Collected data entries
Background: an optimization exercise with open tools, aiming at small area, a short achievable clock period and few clock cycles per item. Do not read the settings as production practice. Function was checked by simulation only, so behaviour that the tests miss may differ from the original.

## flow/config.mk

```make
export PLATFORM = sky130hd
export DESIGN_NAME = aes_cbc_engine
export DESIGN_NICKNAME = aes_cbc_engine
export VERILOG_FILES = /design/flow/design.v
export SDC_FILE = /design/flow/constraint.sdc
export NUM_CORES = 8
export LEC_CHECK = 0
export CAP_MARGIN = 20
export CORE_MARGIN = 2
export CORE_UTILIZATION = 30
export PLACE_DENSITY = 0.45
export SLEW_MARGIN = 20
```

## flow/constraint.sdc

```tcl
create_clock -name core_clock -period 10.0 [get_ports {clk}]
set_input_delay 2.0000 -clock core_clock [delete_from_list [all_inputs] [get_ports {clk}]]
set_output_delay 2.0000 -clock core_clock [all_outputs]
set_load 0.01 [all_outputs]
```
This design comes from an exercise in tuning for small area, a short achievable clock period and few clock cycles on the open sky130 flow, not from production work.
The RTL was checked by simulation tests, not by an equivalence proof against the original design.
Power is estimated from default activity; no workload was simulated.

Setup of build 61:
// epdq_dither
module epdq_dither #(
    parameter MAX_W = 12
) (
    input  wire        clk,
    input  wire        rst,
    input  wire        start,
    input  wire [1:0]  cfg_op,
    input  wire [2:0]  cfg_mode,
    input  wire [5:0]  cfg_width,
    input  wire [7:0]  cfg_thr_grey,
    input  wire [15:0] cfg_thr3,
    input  wire [15:0] cfg_thr4,
    input  wire [23:0] cfg_margin,
    input  wire [23:0] cfg_color_red,
    input  wire [23:0] cfg_color_yel,
    input  wire        in_valid,
    output reg         in_ready,
    input  wire [7:0]  in_r,
    input  wire [7:0]  in_g,
    input  wire [7:0]  in_b,
    output reg         out_valid,
    input  wire        out_ready,
    output reg  [1:0]  out_sym,
    output reg  [7:0]  out_luma,
    output reg  [23:0] out_q
);
    localparam OP_DGREY  = 2'd1;
    localparam OP_DCOLOR = 2'd2;
    localparam M_BINARY = 3'd0;
    localparam M_BWR    = 3'd1;
  ...
Size in the first run: about 3,700 cells after synthesis, ~570 flip-flops, about 190 I/O pins, ~35,000 sq um of cells after synthesis.
Settings: LEC_CHECK=0, ABC_AREA=1, CAP_MARGIN=50, CORE_MARGIN=2, CORE_UTILIZATION=50, CTS_CLUSTER_DIAMETER=80, CTS_CLUSTER_SIZE=30, PLACE_DENSITY=0.6, SLEW_MARGIN=75; clock period 30.0 ns.
standard.sh (not shown) runs the stock make flow with config.mk's settings and CLKGATE_MAP_FILE= SYNTH_SCRIPT=/design/flow/synth_recipe.tcl, a recipe that flattens the netlist after the stock synthesis.
==> flow/flow/run.sh <==
#!/bin/bash
# The standard layout, with every port buffered by a buf_1 cell instead of
# the default port buffer. The make output goes to standard.log, each tool's
# own log to orfs/logs/.
set -euo pipefail
export BUFFER_PORTS_ARGS="-buffer_cell sky130_fd_sc_hd__buf_1"
bash standard.sh > standard.log 2>&1
Build 61 completed; timing, DRC and antenna clean
Testbench counts of build 61, summed over its fixed seeds: cycles 13,142.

▸ **Your assignment**
Please show the lines in the entries above that hold the string "config".

▸ **Output for this exercise**
## flow/config.mk
standard.sh (not shown) runs the stock make flow with config.mk's settings and CLKGATE_MAP_FILE= SYNTH_SCRIPT=/design/flow/synth_recipe.tcl, a recipe that flattens the netlist after the stock synthesis.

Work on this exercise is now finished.